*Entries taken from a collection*
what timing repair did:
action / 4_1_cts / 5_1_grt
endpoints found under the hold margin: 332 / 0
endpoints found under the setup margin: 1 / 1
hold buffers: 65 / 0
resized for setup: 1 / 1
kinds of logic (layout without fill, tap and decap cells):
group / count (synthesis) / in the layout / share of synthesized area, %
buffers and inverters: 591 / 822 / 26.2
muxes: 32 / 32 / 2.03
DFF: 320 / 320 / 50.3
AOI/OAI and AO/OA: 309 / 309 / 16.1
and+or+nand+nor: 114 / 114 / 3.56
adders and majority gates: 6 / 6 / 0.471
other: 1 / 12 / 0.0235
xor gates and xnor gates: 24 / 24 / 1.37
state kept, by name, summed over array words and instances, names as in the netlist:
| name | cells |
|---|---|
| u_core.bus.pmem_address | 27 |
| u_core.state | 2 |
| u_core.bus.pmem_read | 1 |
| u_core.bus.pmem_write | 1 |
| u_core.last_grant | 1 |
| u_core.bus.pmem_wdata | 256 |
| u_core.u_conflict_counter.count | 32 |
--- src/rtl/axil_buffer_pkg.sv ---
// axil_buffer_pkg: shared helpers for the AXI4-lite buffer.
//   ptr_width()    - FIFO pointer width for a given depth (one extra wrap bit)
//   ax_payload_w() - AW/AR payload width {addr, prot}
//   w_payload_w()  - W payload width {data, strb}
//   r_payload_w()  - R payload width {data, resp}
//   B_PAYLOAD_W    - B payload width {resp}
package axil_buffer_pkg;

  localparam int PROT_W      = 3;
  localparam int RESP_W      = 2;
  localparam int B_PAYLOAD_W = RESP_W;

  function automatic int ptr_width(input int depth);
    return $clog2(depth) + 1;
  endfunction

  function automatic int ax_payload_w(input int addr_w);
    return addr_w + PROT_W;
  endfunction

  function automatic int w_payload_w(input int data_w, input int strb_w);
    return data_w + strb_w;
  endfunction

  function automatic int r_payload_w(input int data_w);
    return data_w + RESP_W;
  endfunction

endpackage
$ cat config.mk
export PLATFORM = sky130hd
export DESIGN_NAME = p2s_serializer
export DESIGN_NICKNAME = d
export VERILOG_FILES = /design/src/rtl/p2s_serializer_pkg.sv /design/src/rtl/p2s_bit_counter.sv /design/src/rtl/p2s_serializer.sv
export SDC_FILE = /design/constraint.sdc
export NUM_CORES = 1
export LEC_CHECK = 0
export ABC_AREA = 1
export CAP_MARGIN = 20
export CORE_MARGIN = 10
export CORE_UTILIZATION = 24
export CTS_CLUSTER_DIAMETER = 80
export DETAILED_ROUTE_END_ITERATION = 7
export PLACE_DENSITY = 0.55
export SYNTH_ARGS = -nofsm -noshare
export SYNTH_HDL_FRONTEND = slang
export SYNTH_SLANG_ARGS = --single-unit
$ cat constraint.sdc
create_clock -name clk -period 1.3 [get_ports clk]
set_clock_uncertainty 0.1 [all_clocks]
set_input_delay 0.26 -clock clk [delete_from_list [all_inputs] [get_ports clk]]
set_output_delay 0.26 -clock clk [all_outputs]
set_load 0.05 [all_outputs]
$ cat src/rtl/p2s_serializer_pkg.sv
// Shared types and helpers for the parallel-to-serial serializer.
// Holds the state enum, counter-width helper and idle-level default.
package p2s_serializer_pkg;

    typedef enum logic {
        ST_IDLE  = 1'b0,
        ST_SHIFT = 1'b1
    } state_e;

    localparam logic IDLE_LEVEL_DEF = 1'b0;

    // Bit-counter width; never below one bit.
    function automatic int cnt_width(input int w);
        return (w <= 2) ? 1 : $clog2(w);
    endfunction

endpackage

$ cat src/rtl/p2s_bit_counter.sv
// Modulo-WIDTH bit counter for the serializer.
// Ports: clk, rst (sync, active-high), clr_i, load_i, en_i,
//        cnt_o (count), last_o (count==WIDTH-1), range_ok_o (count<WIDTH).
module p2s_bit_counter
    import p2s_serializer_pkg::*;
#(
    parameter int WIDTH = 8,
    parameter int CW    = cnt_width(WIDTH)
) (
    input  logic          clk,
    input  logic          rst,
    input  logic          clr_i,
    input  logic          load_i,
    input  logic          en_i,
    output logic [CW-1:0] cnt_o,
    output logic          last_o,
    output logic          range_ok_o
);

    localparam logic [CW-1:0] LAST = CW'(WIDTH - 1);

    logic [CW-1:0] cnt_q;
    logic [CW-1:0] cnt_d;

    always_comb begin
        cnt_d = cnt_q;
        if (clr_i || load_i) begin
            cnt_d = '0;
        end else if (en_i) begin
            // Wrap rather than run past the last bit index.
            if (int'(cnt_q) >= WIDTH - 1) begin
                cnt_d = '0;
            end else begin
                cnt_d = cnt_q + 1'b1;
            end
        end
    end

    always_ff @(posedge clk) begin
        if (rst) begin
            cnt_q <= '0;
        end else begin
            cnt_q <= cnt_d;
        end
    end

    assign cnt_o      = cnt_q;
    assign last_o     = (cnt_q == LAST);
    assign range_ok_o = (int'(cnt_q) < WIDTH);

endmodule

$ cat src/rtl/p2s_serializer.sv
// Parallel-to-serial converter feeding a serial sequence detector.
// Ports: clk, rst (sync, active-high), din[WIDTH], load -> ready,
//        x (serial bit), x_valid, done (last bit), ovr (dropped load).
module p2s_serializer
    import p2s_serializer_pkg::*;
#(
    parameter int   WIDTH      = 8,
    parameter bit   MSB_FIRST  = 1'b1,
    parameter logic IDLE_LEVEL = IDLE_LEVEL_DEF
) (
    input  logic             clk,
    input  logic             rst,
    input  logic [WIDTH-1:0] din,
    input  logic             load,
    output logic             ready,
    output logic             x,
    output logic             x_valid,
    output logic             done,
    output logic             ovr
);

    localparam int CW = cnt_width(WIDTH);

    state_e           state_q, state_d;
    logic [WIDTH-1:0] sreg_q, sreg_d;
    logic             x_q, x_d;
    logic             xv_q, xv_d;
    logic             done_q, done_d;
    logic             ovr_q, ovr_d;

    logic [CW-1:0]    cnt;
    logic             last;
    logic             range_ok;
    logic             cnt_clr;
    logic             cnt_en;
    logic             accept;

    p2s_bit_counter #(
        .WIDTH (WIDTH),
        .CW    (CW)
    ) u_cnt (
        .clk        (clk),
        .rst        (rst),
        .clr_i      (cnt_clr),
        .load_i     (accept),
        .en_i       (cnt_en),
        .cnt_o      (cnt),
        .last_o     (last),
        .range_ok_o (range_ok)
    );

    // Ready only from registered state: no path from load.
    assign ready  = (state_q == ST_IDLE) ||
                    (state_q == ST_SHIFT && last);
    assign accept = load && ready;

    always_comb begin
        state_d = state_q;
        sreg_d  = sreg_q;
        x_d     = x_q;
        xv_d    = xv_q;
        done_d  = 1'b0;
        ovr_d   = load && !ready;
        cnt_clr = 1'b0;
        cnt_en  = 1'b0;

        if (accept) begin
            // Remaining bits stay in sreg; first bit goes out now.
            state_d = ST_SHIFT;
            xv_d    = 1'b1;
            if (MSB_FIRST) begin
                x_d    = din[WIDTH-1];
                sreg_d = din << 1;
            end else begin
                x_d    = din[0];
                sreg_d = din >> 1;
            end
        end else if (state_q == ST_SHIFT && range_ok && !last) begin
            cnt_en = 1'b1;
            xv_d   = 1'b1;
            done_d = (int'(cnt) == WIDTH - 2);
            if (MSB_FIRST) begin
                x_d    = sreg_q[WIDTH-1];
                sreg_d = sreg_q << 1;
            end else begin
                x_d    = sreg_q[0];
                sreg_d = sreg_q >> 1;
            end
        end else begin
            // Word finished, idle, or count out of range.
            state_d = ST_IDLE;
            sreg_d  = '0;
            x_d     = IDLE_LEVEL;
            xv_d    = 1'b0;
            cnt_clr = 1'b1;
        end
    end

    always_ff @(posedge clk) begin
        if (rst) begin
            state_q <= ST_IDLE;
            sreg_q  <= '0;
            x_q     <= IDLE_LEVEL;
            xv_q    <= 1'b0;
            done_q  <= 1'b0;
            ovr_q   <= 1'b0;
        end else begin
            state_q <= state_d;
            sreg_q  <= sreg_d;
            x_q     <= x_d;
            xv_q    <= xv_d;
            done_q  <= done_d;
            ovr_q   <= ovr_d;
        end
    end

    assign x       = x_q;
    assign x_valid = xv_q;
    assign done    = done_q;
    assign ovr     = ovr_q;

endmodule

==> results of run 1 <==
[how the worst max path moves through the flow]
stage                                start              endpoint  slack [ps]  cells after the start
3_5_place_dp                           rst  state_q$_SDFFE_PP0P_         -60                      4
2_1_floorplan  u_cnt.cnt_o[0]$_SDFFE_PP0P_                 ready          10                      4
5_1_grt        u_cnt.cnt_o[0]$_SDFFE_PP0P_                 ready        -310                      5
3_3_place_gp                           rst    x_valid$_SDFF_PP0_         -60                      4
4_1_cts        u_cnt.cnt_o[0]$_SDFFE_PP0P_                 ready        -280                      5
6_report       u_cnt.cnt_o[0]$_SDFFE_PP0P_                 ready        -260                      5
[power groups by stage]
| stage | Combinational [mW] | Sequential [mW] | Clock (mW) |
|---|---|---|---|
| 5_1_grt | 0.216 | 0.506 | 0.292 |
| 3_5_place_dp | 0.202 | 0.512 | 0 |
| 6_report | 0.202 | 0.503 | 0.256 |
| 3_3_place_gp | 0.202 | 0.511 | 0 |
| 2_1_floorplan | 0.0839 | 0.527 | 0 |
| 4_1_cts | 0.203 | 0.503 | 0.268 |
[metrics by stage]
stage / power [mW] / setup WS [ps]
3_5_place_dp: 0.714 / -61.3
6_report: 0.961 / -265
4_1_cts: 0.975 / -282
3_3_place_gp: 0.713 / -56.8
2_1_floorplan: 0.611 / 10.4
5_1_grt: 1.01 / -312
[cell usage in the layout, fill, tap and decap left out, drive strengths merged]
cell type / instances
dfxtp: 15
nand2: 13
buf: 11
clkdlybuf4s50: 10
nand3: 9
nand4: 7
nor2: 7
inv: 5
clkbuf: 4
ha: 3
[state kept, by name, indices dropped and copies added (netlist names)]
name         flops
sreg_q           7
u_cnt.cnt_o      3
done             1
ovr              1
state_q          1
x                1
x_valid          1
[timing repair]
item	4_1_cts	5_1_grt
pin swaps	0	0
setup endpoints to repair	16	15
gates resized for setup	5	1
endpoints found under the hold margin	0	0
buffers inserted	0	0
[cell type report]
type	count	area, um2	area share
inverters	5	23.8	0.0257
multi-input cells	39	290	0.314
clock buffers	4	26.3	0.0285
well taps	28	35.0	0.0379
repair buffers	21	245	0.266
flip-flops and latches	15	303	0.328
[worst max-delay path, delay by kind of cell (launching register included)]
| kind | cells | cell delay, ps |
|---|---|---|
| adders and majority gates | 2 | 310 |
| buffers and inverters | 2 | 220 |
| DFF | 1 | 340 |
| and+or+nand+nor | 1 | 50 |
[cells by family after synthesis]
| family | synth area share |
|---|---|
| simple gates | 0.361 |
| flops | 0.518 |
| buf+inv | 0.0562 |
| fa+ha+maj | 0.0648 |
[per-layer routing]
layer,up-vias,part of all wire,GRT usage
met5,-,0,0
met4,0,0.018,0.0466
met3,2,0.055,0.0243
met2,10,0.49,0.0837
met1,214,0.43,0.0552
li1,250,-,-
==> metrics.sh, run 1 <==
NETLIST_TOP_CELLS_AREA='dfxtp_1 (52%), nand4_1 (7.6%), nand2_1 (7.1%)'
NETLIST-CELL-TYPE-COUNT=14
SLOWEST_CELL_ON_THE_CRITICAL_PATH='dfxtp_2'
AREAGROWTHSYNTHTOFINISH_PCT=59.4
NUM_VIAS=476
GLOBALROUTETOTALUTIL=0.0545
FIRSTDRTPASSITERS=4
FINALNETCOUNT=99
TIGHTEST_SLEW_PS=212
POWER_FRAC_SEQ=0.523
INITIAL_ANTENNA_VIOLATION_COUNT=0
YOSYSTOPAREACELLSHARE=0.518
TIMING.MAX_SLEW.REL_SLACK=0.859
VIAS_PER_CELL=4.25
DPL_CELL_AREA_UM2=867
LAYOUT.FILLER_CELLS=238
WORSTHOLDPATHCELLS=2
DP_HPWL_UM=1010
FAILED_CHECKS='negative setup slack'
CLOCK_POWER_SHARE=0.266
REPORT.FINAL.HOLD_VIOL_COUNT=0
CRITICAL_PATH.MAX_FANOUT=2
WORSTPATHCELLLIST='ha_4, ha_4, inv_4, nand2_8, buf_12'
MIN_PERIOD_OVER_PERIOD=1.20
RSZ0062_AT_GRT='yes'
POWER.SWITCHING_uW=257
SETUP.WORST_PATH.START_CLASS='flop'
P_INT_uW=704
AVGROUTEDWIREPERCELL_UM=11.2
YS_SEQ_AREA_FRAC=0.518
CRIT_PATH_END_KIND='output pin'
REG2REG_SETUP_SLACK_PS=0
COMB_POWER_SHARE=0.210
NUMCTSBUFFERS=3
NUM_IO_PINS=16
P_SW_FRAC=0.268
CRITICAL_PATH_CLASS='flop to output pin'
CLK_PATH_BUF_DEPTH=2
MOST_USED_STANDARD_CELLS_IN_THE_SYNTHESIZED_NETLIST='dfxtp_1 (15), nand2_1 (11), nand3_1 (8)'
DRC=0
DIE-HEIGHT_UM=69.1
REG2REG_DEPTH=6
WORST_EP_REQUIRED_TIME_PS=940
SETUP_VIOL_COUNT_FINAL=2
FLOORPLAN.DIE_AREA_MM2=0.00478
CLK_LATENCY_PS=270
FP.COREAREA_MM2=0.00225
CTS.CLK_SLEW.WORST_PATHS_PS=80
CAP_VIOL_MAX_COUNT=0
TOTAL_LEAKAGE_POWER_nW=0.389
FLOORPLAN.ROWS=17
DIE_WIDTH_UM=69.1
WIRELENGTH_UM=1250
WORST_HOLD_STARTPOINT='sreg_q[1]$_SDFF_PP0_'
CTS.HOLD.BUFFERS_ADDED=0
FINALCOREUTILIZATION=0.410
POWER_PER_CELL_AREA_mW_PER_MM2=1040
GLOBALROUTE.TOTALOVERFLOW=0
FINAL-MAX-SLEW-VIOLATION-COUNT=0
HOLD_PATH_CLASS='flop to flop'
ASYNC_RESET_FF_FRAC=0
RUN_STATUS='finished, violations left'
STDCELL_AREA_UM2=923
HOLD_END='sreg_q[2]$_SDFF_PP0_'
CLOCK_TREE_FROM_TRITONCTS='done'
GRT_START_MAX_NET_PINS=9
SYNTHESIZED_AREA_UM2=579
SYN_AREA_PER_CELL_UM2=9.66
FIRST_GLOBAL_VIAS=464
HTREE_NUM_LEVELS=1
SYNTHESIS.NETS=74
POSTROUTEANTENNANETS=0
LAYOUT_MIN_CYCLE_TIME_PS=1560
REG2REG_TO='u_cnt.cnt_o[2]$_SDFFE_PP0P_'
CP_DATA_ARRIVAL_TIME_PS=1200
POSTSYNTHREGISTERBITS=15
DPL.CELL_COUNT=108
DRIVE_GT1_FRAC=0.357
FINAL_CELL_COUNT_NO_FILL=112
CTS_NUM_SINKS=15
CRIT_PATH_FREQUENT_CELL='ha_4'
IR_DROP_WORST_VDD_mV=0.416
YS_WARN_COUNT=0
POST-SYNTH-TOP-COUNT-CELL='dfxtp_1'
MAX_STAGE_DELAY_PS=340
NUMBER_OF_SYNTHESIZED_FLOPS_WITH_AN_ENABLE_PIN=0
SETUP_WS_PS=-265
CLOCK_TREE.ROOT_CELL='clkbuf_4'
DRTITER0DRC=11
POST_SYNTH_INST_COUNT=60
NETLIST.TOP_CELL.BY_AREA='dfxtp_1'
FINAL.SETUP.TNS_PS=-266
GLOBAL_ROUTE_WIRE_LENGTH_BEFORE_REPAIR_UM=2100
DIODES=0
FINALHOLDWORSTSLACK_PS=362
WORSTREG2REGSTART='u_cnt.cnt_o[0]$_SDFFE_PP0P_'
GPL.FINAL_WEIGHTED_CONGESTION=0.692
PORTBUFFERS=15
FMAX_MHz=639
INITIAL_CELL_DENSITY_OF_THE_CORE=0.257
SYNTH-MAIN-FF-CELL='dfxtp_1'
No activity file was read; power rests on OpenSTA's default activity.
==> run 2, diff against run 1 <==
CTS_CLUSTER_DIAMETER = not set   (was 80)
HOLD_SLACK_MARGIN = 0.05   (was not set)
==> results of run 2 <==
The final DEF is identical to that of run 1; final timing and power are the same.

*Problem requirements*
Pick out, from the lines above, every one that contains the string "gates".

*Result for this exercise*
adders and majority gates: 6 / 6 / 0.471
xor gates and xnor gates: 24 / 24 / 1.37
gates resized for setup	5	1
| adders and majority gates | 2 | 310 |
| simple gates | 0.361 |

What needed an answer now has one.